I find it extremely difficult to avoid listening to other people’s advice sometimes. 

When we are not solid on how we want to live our lives, we will live out other people’s ideas. 

Everyone loves giving advice. 

Look at me, sharing my ideas here, and you taking them in. 

But this is different. 

I’m not telling you what to do, I don’t know you, or what you’re doing. 

While you’re living, I know I have some ideas that might be able to help you. 

But beyond that, I got nothing. 

For a lot of my friends, quite insecure with themselves, they love to tell me what to do. 

They like to tell everyone what to do. 

“If I were you, I would…” 

To give advice in this way simply does not make sense. 

“If you were me…” You’re not me! You can’t ever be me. And also, I don’t think I asked you for your advice. You just gave it to me. 

That’s why I find it hard to navigate friends sometimes. 

The reality is that we are the only ones that know ourselves. Everyone else simply has just a representation of what our lives are like in their minds, but they don’t know what it truly is like to be us. 

They can’t. They’re not us. 

So, why do they try to advise us anyways? I don’t have dumb friends. They must be acting rationally in some way. 

They probably want the best for me… but I only know what’s best for me! Nevertheless, their motives are likely to help me live my best life. 

The problems don’t happen when they tell me what I think I should do. Even though I know what’s best for me, having other perspectives to the situation could help me make a better decision. 

We want to get the whole picture right? 

This is for some things. If we’re going to university, we probably want to talk to some friends we have at each university we are considering. Talk to our parents about what university is like, our teachers, more friends. 

But in a sense, this entire process is backwards; it doesn’t make sense. 

We are asking other people to help us make decisions for us, about us, that affect us, when we’re the only people that know us. 

Shouldn’t we just talk to ourselves? 

I think the key is in how we ask for advice. While we can ask people for information to help influence our decision, to help us get a better picture of the situation, we ultimately have to make the decision ourselves. 

Our friends can help us on the inputs to the decision, but we make the ultimate decision. 

I’m still not convinced, because we have a problem. 

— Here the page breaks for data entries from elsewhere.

--- config.mk ---
export PLATFORM = sky130hd
export DESIGN_NAME = lpc10_speech_synthetizer
export DESIGN_NICKNAME = lpc10_speech_synthetizer
export VERILOG_FILES = /design/flow/design.v
export SDC_FILE = /design/flow/constraint.sdc
export NUM_CORES = 4
export LEC_CHECK = 0
export ABC_AREA = 1
export CAP_MARGIN = 20
export CELL_PAD_IN_SITES_GLOBAL_PLACEMENT = 2
export CORE_MARGIN = 5
export CORE_UTILIZATION = 40
export GPL_TIMING_DRIVEN = 0
export MIN_ROUTING_LAYER = met2
export PLACE_DENSITY_LB_ADDON = 0.0
export SLEW_MARGIN = 20
--- constraint.sdc ---
create_clock -name core_clock -period 25.0 [get_ports {clk}]
set_input_delay 5.0000 -clock core_clock [delete_from_list [all_inputs] [get_ports {clk}]]
set_output_delay 5.0000 -clock core_clock [all_outputs]
set_load 0.01 [all_outputs]
--- design.v ---
module lpc10_speech_synthetizer (
  input  wire              clk,         
  input  wire              reset,       
  input  wire              StartSpeak,
  input  wire              RomData,
  output wire [11:0]       RomAdr,
  output reg  signed [9:0] SampleData,
  output reg               Speaking
);
reg [5:0]  Cnt_8k;
reg [4:0]  CntSegment;
reg [7:0]  CntSample;
reg [11:0] RomAdrIn;
reg        Speak;
reg [3:0]  CodeEnergy;
reg        CodeRepeat;
reg [4:0]  CodePitch;
reg [17:0] CodeK1K4;    
reg [20:0] CodeK5K10;   
wire GetEnergy, GetRepeat, GetPitch, GetK1K4, GetK5K10, ReadRom;
wire Silence, LastFrame, NoK5K10;
function signed [9:0] TabChirp(input [5:0] i);
  case (i)
    0: TabChirp = 0;    1: TabChirp = 42;   2: TabChirp = -44;  3: TabChirp = 50;
    4: TabChirp = -78;  5: TabChirp = 18;   6: TabChirp = 37;   7: TabChirp = 20;
    8: TabChirp = 2;    9: TabChirp = -31;  10: TabChirp = -59; 11: TabChirp = 2;
    12: TabChirp = 95;  13: TabChirp = 90;  14: TabChirp = 5;   15: TabChirp = 15;
    16: TabChirp = 38;  17: TabChirp = -4;  18: TabChirp = -91; 19: TabChirp = -91;
    20: TabChirp = -42; 21: TabChirp = -35; 22: TabChirp = -36; 23: TabChirp = -4;
    24: TabChirp = 37;  25: TabChirp = 43;  26: TabChirp = 34;  27: TabChirp = 33;
    28: TabChirp = 15;  29: TabChirp = -1;  30: TabChirp = -8;  31: TabChirp = -18;
    32: TabChirp = -19; 33: TabChirp = -17; 34: TabChirp = -9;  35: TabChirp = -10;
    36: TabChirp = -6;  37: TabChirp = 0;   38: TabChirp = 3;   39: TabChirp = 2;
    40: TabChirp = 1;
    default: TabChirp = 0;
  endcase
endfunction
function signed [9:0] TabEnergy(input [3:0] i);
  case (i)
    0: TabEnergy = 0;   1: TabEnergy = 0;   2: TabEnergy = 1;   3: TabEnergy = 1;
    4: TabEnergy = 2;   5: TabEnergy = 3;   6: TabEnergy = 5;   7: TabEnergy = 7;
    8: TabEnergy = 10;  9: TabEnergy = 15;  10: TabEnergy = 21; 11: TabEnergy = 30;
    12: TabEnergy = 43; 13: TabEnergy = 61; 14: TabEnergy = 86; default: TabEnergy = 0;
  endcase
endfunction
function signed [9:0] TabPitch(input [4:0] i);
  case (i)
    0: TabPitch = 0;    1: TabPitch = 41;   2: TabPitch = 43;   3: TabPitch = 45;
    4: TabPitch = 47;   5: TabPitch = 49;   6: TabPitch = 51;   7: TabPitch = 53;
    8: TabPitch = 55;   9: TabPitch = 58;   10: TabPitch = 60;  11: TabPitch = 63;
    12: TabPitch = 66;  13: TabPitch = 70;  14: TabPitch = 73;  15: TabPitch = 76;
    16: TabPitch = 79;  17: TabPitch = 83;  18: TabPitch = 87;  19: TabPitch = 90;
    20: TabPitch = 94;  21: TabPitch = 99;  22: TabPitch = 103; 23: TabPitch = 107;
    24: TabPitch = 112; 25: TabPitch = 118; 26: TabPitch = 123; 27: TabPitch = 129;
    28: TabPitch = 134; 29: TabPitch = 141; 30: TabPitch = 147; default: TabPitch = 153;
  endcase
endfunction
function signed [9:0] TabK1(input [4:0] i);
  case (i)
    0: TabK1 = -501;  1: TabK1 = -497;  2: TabK1 = -493;  3: TabK1 = -488;
    4: TabK1 = -480;  5: TabK1 = -471;  6: TabK1 = -460;  7: TabK1 = -446;
    8: TabK1 = -427;  9: TabK1 = -405;  10: TabK1 = -378; 11: TabK1 = -344;
    12: TabK1 = -305; 13: TabK1 = -259; 14: TabK1 = -206; 15: TabK1 = -148;
    16: TabK1 = -86;  17: TabK1 = -21;  18: TabK1 = 45;   19: TabK1 = 110;
    20: TabK1 = 171;  21: TabK1 = 227;  22: TabK1 = 277;  23: TabK1 = 320;
    24: TabK1 = 357;  25: TabK1 = 388;  26: TabK1 = 413;  27: TabK1 = 434;
    28: TabK1 = 451;  29: TabK1 = 464;  30: TabK1 = 474;  default: TabK1 = 482;
  endcase
endfunction
function signed [9:0] TabK2(input [4:0] i);
  case (i)
    0: TabK2 = -349;  1: TabK2 = -328;  2: TabK2 = -305;  3: TabK2 = -280;
    4: TabK2 = -252;  5: TabK2 = -223;  6: TabK2 = -192;  7: TabK2 = -158;
    8: TabK2 = -124;  9: TabK2 = -88;   10: TabK2 = -51;  11: TabK2 = -14;
    12: TabK2 = 23;   13: TabK2 = 60;   14: TabK2 = 97;   15: TabK2 = 133;
    16: TabK2 = 167;  17: TabK2 = 199;  18: TabK2 = 230;  19: TabK2 = 259;
    20: TabK2 = 286;  21: TabK2 = 310;  22: TabK2 = 333;  23: TabK2 = 354;
    24: TabK2 = 372;  25: TabK2 = 389;  26: TabK2 = 404;  27: TabK2 = 417;
    28: TabK2 = 429;  29: TabK2 = 439;  30: TabK2 = 449;  default: TabK2 = 490;
  endcase
endfunction
function signed [9:0] TabK3(input [3:0] i);
  case (i)
    0: TabK3 = -397;  1: TabK3 = -365;  2: TabK3 = -327;  3: TabK3 = -282;
    4: TabK3 = -229;  5: TabK3 = -170;  6: TabK3 = -104;  7: TabK3 = -36;
    8: TabK3 = 35;    9: TabK3 = 104;   10: TabK3 = 169;  11: TabK3 = 228;
    12: TabK3 = 281;  13: TabK3 = 326;  14: TabK3 = 364;  default: TabK3 = 396;
  endcase
endfunction
function signed [9:0] TabK4(input [3:0] i);
  case (i)
    0: TabK4 = -373;  1: TabK4 = -334;  2: TabK4 = -293;  3: TabK4 = -245;
    4: TabK4 = -191;  5: TabK4 = -131;  6: TabK4 = -67;   7: TabK4 = -1;
    8: TabK4 = 64;    9: TabK4 = 128;   10: TabK4 = 188;  11: TabK4 = 243;
    12: TabK4 = 291;  13: TabK4 = 332;  14: TabK4 = 367;  default: TabK4 = 397;
  endcase
endfunction
function signed [9:0] TabK5(input [3:0] i);
  case (i)
    0: TabK5 = -319;  1: TabK5 = -286;  2: TabK5 = -250;  3: TabK5 = -211;
    4: TabK5 = -168;  5: TabK5 = -122;  6: TabK5 = -74;   7: TabK5 = -25;
    8: TabK5 = 24;    9: TabK5 = 73;    10: TabK5 = 121;  11: TabK5 = 167;
    12: TabK5 = 210;  13: TabK5 = 249;  14: TabK5 = 285;  default: TabK5 = 319;
  endcase
endfunction
function signed [9:0] TabK6(input [3:0] i);
  case (i)
    0: TabK6 = -290;  1: TabK6 = -252;  2: TabK6 = -209;  3: TabK6 = -163;
    4: TabK6 = -114;  5: TabK6 = -62;   6: TabK6 = -9;    7: TabK6 = 44;
    8: TabK6 = 97;    9: TabK6 = 147;   10: TabK6 = 194;  11: TabK6 = 239;
    12: TabK6 = 278;  13: TabK6 = 313;  14: TabK6 = 344;  default: TabK6 = 371;
  endcase
endfunction
function signed [9:0] TabK7(input [3:0] i);
  case (i)
    0: TabK7 = -291;  1: TabK7 = -256;  2: TabK7 = -216;  3: TabK7 = -174;
    4: TabK7 = -128;  5: TabK7 = -80;   6: TabK7 = -31;   7: TabK7 = 19;
    8: TabK7 = 69;    9: TabK7 = 117;   10: TabK7 = 163;  11: TabK7 = 206;
    12: TabK7 = 246;  13: TabK7 = 283;  14: TabK7 = 316;  default: TabK7 = 345;
  endcase
endfunction
function signed [9:0] TabK8(input [2:0] i);
  case (i)
    0: TabK8 = -219;  1: TabK8 = -133;  2: TabK8 = -38;   3: TabK8 = 59;
    4: TabK8 = 152;   5: TabK8 = 235;   6: TabK8 = 305;   default: TabK8 = 361;
  endcase
endfunction
function signed [9:0] TabK9(input [2:0] i);
  case (i)
    0: TabK9 = -225;  1: TabK9 = -157;  2: TabK9 = -82;   3: TabK9 = -3;
    4: TabK9 = 76;    5: TabK9 = 151;   6: TabK9 = 220;   default: TabK9 = 280;
  endcase
endfunction
function signed [9:0] TabK10(input [2:0] i);
  case (i)
    0: TabK10 = -179; 1: TabK10 = -122; 2: TabK10 = -61;  3: TabK10 = 1;
    4: TabK10 = 63;   5: TabK10 = 123;  6: TabK10 = 179;  default: TabK10 = 231;
  endcase
endfunction
reg signed [9:0] ET, PT, K1T, K2T, K3T, K4T, K5T, K6T, K7T, K8T, K9T, K10T;
reg signed [9:0] EC, PC, K1C, K2C, K3C, K4C, K5C, K6C, K7C, K8C, K9C, K10C;
reg signed [9:0] X1C, X2C, X3C, X4C, X5C, X6C, X7C, X8C, X9C, X10C;
reg signed [9:0] Valeur;
reg signed [9:0] KBus;
reg signed [9:0] XBus;
reg signed [9:0] YNext;
wire signed [18:0] Operation1;
wire signed [18:0] Operation2;
wire signed [18:0] Operation3;
wire signed [18:0] Operation4;
reg [12:0] GPA;
reg        NoiseOn;
reg [7:0]  PitchCnt;
wire signed [19:0] ValeurEC;
wire signed [9:0]  YStart;
assign RomAdr = RomAdrIn;
assign GetEnergy = (CntSample == 8'd0) && (Cnt_8k < 6'd4);
assign Silence   = (CodeEnergy == 4'b0000);
assign LastFrame = (CodeEnergy == 4'b1111);
assign NoK5K10   = (CodePitch  == 5'b00000);
assign GetRepeat = (CntSample == 8'd0) && (Cnt_8k == 6'd4) && !Silence && !LastFrame;
assign GetPitch  = (CntSample == 8'd0) && (Cnt_8k >= 6'd5) && (Cnt_8k < 6'd10) && !Silence && !LastFrame;
assign GetK1K4   = (CntSample == 8'd0) && (Cnt_8k >= 6'd11) && (Cnt_8k < 6'd29) && !Silence && !LastFrame && !CodeRepeat;
assign GetK5K10  = (CntSample == 8'd0) && (Cnt_8k >= 6'd30) && (Cnt_8k < 6'd51) && !Silence && !LastFrame && !CodeRepeat && !NoK5K10;
assign ReadRom = GetEnergy || GetRepeat || GetPitch || GetK1K4 || GetK5K10;
assign Operation1 = KBus * XBus;
assign Operation2 = YNext - (Operation1 / 19'sd512);
assign Operation3 = KBus * Operation2;
assign Operation4 = XBus + (Operation3 / 19'sd512);
assign ValeurEC = Valeur * EC;
assign YStart   = ValeurEC / 20'sd64;
always @* begin
  case (Cnt_8k)
    6'd2:  KBus = K10C;
    6'd3:  KBus = K9C;
    6'd4:  KBus = K8C;
    6'd5:  KBus = K7C;
    6'd6:  KBus = K6C;
    6'd7:  KBus = K5C;
    6'd8:  KBus = K4C;
    6'd9:  KBus = K3C;
    6'd10: KBus = K2C;
    6'd11: KBus = K1C;
    default: KBus = 10'sd0;
  endcase
  case (Cnt_8k)
    6'd2:  XBus = X10C;
    6'd3:  XBus = X9C;
    6'd4:  XBus = X8C;
    6'd5:  XBus = X7C;
    6'd6:  XBus = X6C;
    6'd7:  XBus = X5C;
    6'd8:  XBus = X4C;
    6'd9:  XBus = X3C;
    6'd10: XBus = X2C;
    6'd11: XBus = X1C;
    default: XBus = 10'sd0;
  endcase
end
always @(posedge clk) begin
  if (reset) begin
    Cnt_8k     <= 6'd0;
    CntSegment <= 5'd0;
    CntSample  <= 8'd0;
    RomAdrIn   <= 12'd1;
    Speak      <= 1'b0;
    Speaking   <= 1'b0;
    CodeEnergy <= 4'd0;
    CodeRepeat <= 1'b0;
    CodePitch  <= 5'd0;
    CodeK1K4   <= 18'd0;
    CodeK5K10  <= 21'd0;
    ET <= 0; PT <= 0; K1T <= 0; K2T <= 0; K3T <= 0; K4T <= 0;
    K5T <= 0; K6T <= 0; K7T <= 0; K8T <= 0; K9T <= 0; K10T <= 0;
    EC <= 0; PC <= 0; K1C <= 0; K2C <= 0; K3C <= 0; K4C <= 0;
    K5C <= 0; K6C <= 0; K7C <= 0; K8C <= 0; K9C <= 0; K10C <= 0;
    X1C <= 0; X2C <= 0; X3C <= 0; X4C <= 0; X5C <= 0;
    X6C <= 0; X7C <= 0; X8C <= 0; X9C <= 0; X10C <= 0;
    Valeur     <= 0;
    YNext      <= 0;
    SampleData <= 0;
    GPA        <= 13'b0000001101001;
    NoiseOn    <= 1'b1;
    PitchCnt   <= 8'd0;
  end else begin
    if (Speak && StartSpeak) begin
      Cnt_8k <= Cnt_8k + 6'd1;
      if (Cnt_8k == 6'b111111) begin
        if (CntSegment == 5'b10111)
          CntSegment <= 5'd0;
        else
          CntSegment <= CntSegment + 5'd1;
        if (CntSample == 8'b11000111)
          CntSample <= 8'd0;
        else
          CntSample <= CntSample + 8'd1;
      end
      if (GetEnergy) CodeEnergy <= {CodeEnergy[2:0], RomData};
      if (GetRepeat) CodeRepeat <= RomData;
      if (GetPitch)  CodePitch  <= {CodePitch[3:0], RomData};
      if (GetK1K4)   CodeK1K4   <= {CodeK1K4[16:0], RomData};
      if (GetK5K10)  CodeK5K10  <= {CodeK5K10[19:0], RomData};
      if (ReadRom) RomAdrIn <= RomAdrIn + 12'd1;
      if ((CntSample == 8'b11000111) && (Cnt_8k == 6'b111111) && LastFrame) begin
        Speak    <= 1'b0;
        Speaking <= 1'b0;
      end else begin
        Speaking <= 1'b1;
      end
    end else begin
      Cnt_8k     <= 6'd0;
      CntSegment <= 5'd0;
      CntSample  <= 8'd0;
      RomAdrIn   <= 12'd1;
      NoiseOn    <= 1'b1;
      if (!StartSpeak) Speak <= 1'b1;
    end
    if (Cnt_8k == 6'b111110) begin
      ET <= TabEnergy(CodeEnergy);
      if (Silence || LastFrame)
        PT <= 0;
      else
        PT <= TabPitch(CodePitch);
      if (Silence || LastFrame) begin
        K1T <= 0; K2T <= 0; K3T <= 0; K4T <= 0;
      end else begin
        K1T <= TabK1(CodeK1K4[17:13]);
        K2T <= TabK2(CodeK1K4[12:8]);
        K3T <= TabK3(CodeK1K4[7:4]);
        K4T <= TabK4(CodeK1K4[3:0]);
      end
      if (Silence || LastFrame || NoK5K10) begin
        K5T <= 0; K6T <= 0; K7T <= 0; K8T <= 0; K9T <= 0; K10T <= 0;
      end else begin
        K5T  <= TabK5(CodeK5K10[20:17]);
        K6T  <= TabK6(CodeK5K10[16:13]);
        K7T  <= TabK7(CodeK5K10[12:9]);
        K8T  <= TabK8(CodeK5K10[8:6]);
        K9T  <= TabK9(CodeK5K10[5:3]);
        K10T <= TabK10(CodeK5K10[2:0]);
      end
    end
    if ((CntSegment == 5'd0) && (Cnt_8k == 6'b111111)) begin
      EC   <= ET;
      PC   <= PT;
      K1C  <= K1T;
      K2C  <= K2T;
      K3C  <= K3T;
      K4C  <= K4T;
      K5C  <= K5T;
      K6C  <= K6T;
      K7C  <= K7T;
      K8C  <= K8T;
      K9C  <= K9T;
      K10C <= K10T;
      NoiseOn <= (PC == 0);
    end
    if (Cnt_8k == 6'd0) begin
      if (EC == 0)
        Valeur <= 0;
      else if (NoiseOn) begin
        if (GPA[0])
          Valeur <= -10'sd64;
        else
          Valeur <= 10'sd64;
      end else begin
        if (PitchCnt > 8'd50)
          Valeur <= 0;    
        else
          Valeur <= TabChirp(PitchCnt[5:0]);
      end
      if (PC == 0)
        PitchCnt <= 8'd0;
      else if ($signed({1'b0, PitchCnt}) < PC)
        PitchCnt <= PitchCnt + 8'd1;
      else
        PitchCnt <= 8'd0;
    end
    if (Cnt_8k < 6'b010100)
      GPA <= {GPA[12] ^ GPA[10] ^ GPA[9] ^ GPA[0], GPA[12:1]};
    case (Cnt_8k)
      6'd1: YNext <= YStart;
      6'd2, 6'd3, 6'd4, 6'd5, 6'd6, 6'd7, 6'd8, 6'd9, 6'd10, 6'd11:
        YNext <= Operation2[9:0];
      default: ;
    endcase
    case (Cnt_8k)
      6'd3:  X10C <= Operation4[9:0];
      6'd4:  X9C  <= Operation4[9:0];
      6'd5:  X8C  <= Operation4[9:0];
      6'd6:  X7C  <= Operation4[9:0];
      6'd7:  X6C  <= Operation4[9:0];
      6'd8:  X5C  <= Operation4[9:0];
      6'd9:  X4C  <= Operation4[9:0];
      6'd10: X3C  <= Operation4[9:0];
      6'd11: X2C  <= Operation4[9:0];
      6'd12: X1C  <= Operation2[9:0];
      default: ;
    endcase
    if (Cnt_8k == 6'b001111)
      SampleData <= X1C;
  end
end
endmodule
--- run.sh ---
#!/bin/bash
# the make line also repeats each setting of config.mk as NAME=value (left out here)
make -C /OpenROAD-flow-scripts/flow DESIGN_CONFIG=/design/flow/config.mk WORK_HOME=/design/flow/orfs CLKGATE_MAP_FILE= finish
==> results of run 1 <==
## stage by stage
step / instances / cell area (µm²) / utilization
after floorplan: 4945 / 36500 / -
after global placement: 6147 / 38200 / 0.423
after detailed placement: 6147 / 38200 / 0.423
after CTS: 6260 / 40400 / 0.447
after global routing: 6261 / 40400 / 0.447
final: 6265 / 40400 / 0.448
## metal layers
| metal | global-route usage | vias to the layer above | part of all wire |
|---|---|---|---|
| li1 | - | 15700 | - |
| met1 | - | 16200 | 0 |
| met2 | 0.428 | 11600 | 0.50 |
| met3 | 0.509 | 920 | 0.42 |
| met4 | 0.0404 | 34 | 0.070 |
| met5 | 0.147 | - | 0.012 |
## final cells by class
class / instances / area (µm²)
Inverter: 921 / 3460
Antenna cell: 4 / 10.0
Clock buffer: 79 / 1720
Tap cell: 1176 / 1470
Timing Repair Buffer: 27 / 275
Fill cell: 9595 / 49900
Buffer: 221 / 912
Multi-Input combinational cell: 3259 / 21200
Clock inverter: 34 / 455
Sequential cell: 544 / 10900
==> metrics.yaml, run 1 <==
timing:
  setup_tns_ps: 0
  hold_ws_ps: 444
  worst_pin_slew_ps: 1220
  slew_headroom: 0.184
  post-route-period-util: 0.770
  finClkSkew_ps: 33.7
  rsz0062_at_grt: "false"
  min_period_ps: 19260
  final_max_slew_viol_count: 0
  setup_slack_ps: 5740
  hold_viol: 0
  max_freq_mhz: 51.9
  setup_viol_count_final: 0
min_path:
  min_to: "K5T[7]"
  hold_path_depth: 2
  worstHoldPathType: "flop to flop"
critical_path:
  reg2reg_to: "X7C[8]"
  crit_start: "Cnt_8k[0]"
  critical_path_buf_inv_count: 18
  critPathTopFamily: "adder cells"
  crit_path_end_kind: "flop"
  r2r-start: "Cnt_8k[0]"
  critPathRequiredTime_ps: 25580
  cp.depth: 75
  slowest_delay_ps: 810
  critPathKind: "flop to flop"
  reg2reg_slack_ps: 5740
  crit_top_cell: "fa_1"
  critical_path.endpoint: "X7C[8]"
  crit_slowest_cell: "xor2_1"
  crit_fanout: 10
  start_kind: "flop"
  cp.arrival_ps: 19840
  ff2ff_path_depth: 75
synth:
  fp_nets: 5438
  top_cell: "nand2_1"
  ff_type: "dfxtp_1"
  top_area_frac: 0.299
  top_cells_by_count: "884 x nand2_1, 880 x inv_1, 544 x dfxtp_1"
  syn_area_per_cell_um2: 7.37
  netlist_instances: 4945
  synth-edff-count: 0
  yosysTopAreaCell: "dfxtp_1"
  top_logic_kind: "adder cells"
  synth_cell_types: 66
  adder_share: 0.216
  xor_area_frac: 0.0178
  mux_share: 0.000549
  yosys_area_um2: 36500
  top_cells_by_area: "dfxtp_1 30%, fa_1 13%, nand2_1 9.1%, inv_1 9.1%, ha_1 8.7%"
  synth_area_um2: 36500
  ys_cells: 4945
  ys_warn_count: 1
  ys_sh_aoi: 0.151
  yosys.stat.seqShare: 0.299
  synth.cellmix.simpleShare: 0.196
  ys_ff: 544
  synthArstFlopShare: 0
clock_tree:
  postCtsSetupRepairBufs: 0
  h-tree-depth: 2
  cts_inserted_buffers: 61
  cts_sinks: 544
  cts_tree: "done"
  insertion_delay_ps: 670
  clkSlewWorstSetupHoldPaths_ps: 60
  cts.repair.resized: 0
  clockBufferDepth: 3
  hold_buffers: 0
  cts_root_buf: "clkbuf_16"
die:
  io_pins: 27
  core.rowCount: 110
  die_area_um2: 97300
  die-width_um: 312
  fp_util: 0.404
  core_um2: 90300
  die_h_um: 312
routing:
  wire_per_inst_um: 19.3
  vias_per_cell: 7.08
  drc: 0
  first_pass_iters: 9
  ant_nets: 0
  drt_iter0_drc: 6758
  dr_total_vias: 44400
  routed_wl_um: 121000
outcome:
  outcome: "complete, no violations"
cells_and_area:
  nets: 5528
  syn_to_final_growth_pct: 10.8
flow_run:
  warning_count: 93
  maxCapViolCount: 0
power:
  clkPwrFrac: 0.511
  pg_seq_uw: 871
  top_power_group: "the clock network"
  power_frac_comb: 0.038
  totalPowerFinal_uw: 1940
  intPower_uw: 1470
  ir_worst_vdd_uv: 54.9
  comb_power_uw: 74.4
  p_sw_uw: 465
  swShare: 0.240
  powerClk_uw: 990
  seqPwrFrac: 0.450
  powerDensity_nw_per_um2: 47.9
  leakagePower_uw: 0.0193
global_routing:
  grt_pass1_wl_um: 184000
  overflow: 0
  grt_pass1_vias: 48400
  antenna_found_initial: 0
  track_usage: 0.360
  grt_max_degree: 16
place:
  hpwl_um: 91800
  gp_congestion: 0.962
  portBuffers: 26
  pre_cts_ws_ps: 6180
==> inputs of run 2 (changes only) <==
CAP_MARGIN = 35   (was 20)
CELL_PAD_IN_SITES_GLOBAL_PLACEMENT = 3   (was 2)
CORE_MARGIN = 2   (was 5)
CORE_UTILIZATION = 64   (was 40)
CTS_CLUSTER_DIAMETER = 261   (was default)
GPL_ROUTABILITY_DRIVEN = 0   (was default)
GPL_TIMING_DRIVEN = default   (was 0)
HOLD_SLACK_MARGIN = 0.17   (was default)
MAX_ROUTING_LAYER = met4   (was default)
PLACE_DENSITY_LB_ADDON = 0.28   (was 0.0)
==> metrics.yaml, run 2 <==
die:
  die-width_um: 243  # -22%
  fp_util: 0.647  # +0.243
  die_h_um: 243  # -22%
  core.rowCount: 87  # -21%
  core_um2: 56400  # -38%
  die_area_um2: 58900  # -39%
synth:
  synth_cell_types: 66  # unchanged
  top_logic_kind: "adder cells"
  ys_cells: 4945  # unchanged
  fp_nets: 5438  # unchanged
  top_cell: "nand2_1"
  yosys.stat.seqShare: 0.299  # unchanged
  synth_area_um2: 36500  # unchanged
  synthArstFlopShare: 0  # unchanged
  ys_warn_count: 1  # unchanged
  top_area_frac: 0.299  # unchanged
  ys_ff: 544  # unchanged
  ys_sh_aoi: 0.151  # unchanged
  yosysTopAreaCell: "dfxtp_1"
  top_cells_by_count: "884 x nand2_1, 880 x inv_1, 544 x dfxtp_1"
  xor_area_frac: 0.0178  # unchanged
  ff_type: "dfxtp_1"
  synth.cellmix.simpleShare: 0.196  # unchanged
  synth-edff-count: 0  # unchanged
  syn_area_per_cell_um2: 7.37  # unchanged
  adder_share: 0.216  # unchanged
  top_cells_by_area: "dfxtp_1 30%, fa_1 13%, nand2_1 9.1%, inv_1 9.1%, ha_1 8.7%"
  netlist_instances: 4945  # unchanged
  yosys_area_um2: 36500  # unchanged
  mux_share: 0.000549  # unchanged
outcome:
  haltStage: "global placement without I/O"
  stop_error: "[ERROR FLW-0024] Place density exceeds 1.0 (current PLACE_DENSITY_LB_ADDON =  0.28). Please check if the value of  PLACE_DENSITY_LB_ADDON is between 0 and 0.99."
  outcome: "stopped before the end"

If you’re faced with a set of options, say picking a banana or an orange to eat, you have to pick one. Growing up, your mom never had oranges around the house. Just bananas. 

Your dad always told you of the magical healing power of bananas. 

Your sister ate them all the time. 

So when you ask mom, “I’m hungry what should I eat?” and she tells you, “A banana, obviously.” 

You eat the banana. 

You eat the banana, because the information you consulted to make the decision led you in this direction. 

This is a problem. What you chose to influence you biased you towards a particular option, probably incorrectly. 

Ultimately, you made the decision yourself, but because you did a bad job of collecting data to help you make the decision, your decision wasn’t great. 

We have to be really careful about who we ask for advice. 

Anyone who tells us what to do, cannot be helpful, because they’re giving us biased information. They forgot one of life’s rules we figured out earlier, that we are the only ones who know what is truly right for us. 

Some people give us information. They inform us of what they know about the world, and give us this information as tools to make decisions. 

But everyone is biased, because no one has lived life where they have seen every part of the world. 

Everyone has just seen a small part of it. 

So, if we want to make better decisions, we need to gather as much information from as many sources as possible to ensure we can balance out any biases. 

Or, we could collect no information, and go with what feels right. 

Blindly following our gut doesn’t seem like a good idea all the time. 

Usually, if we are deciding whether or not to do something, it’s helpful to ask some people who have done the thing we are trying to do, so we can get different perspectives on it.

But sometimes, our gut is all we need. Because sometimes, in fact most of the time, making the wrong decision doesn’t matter. 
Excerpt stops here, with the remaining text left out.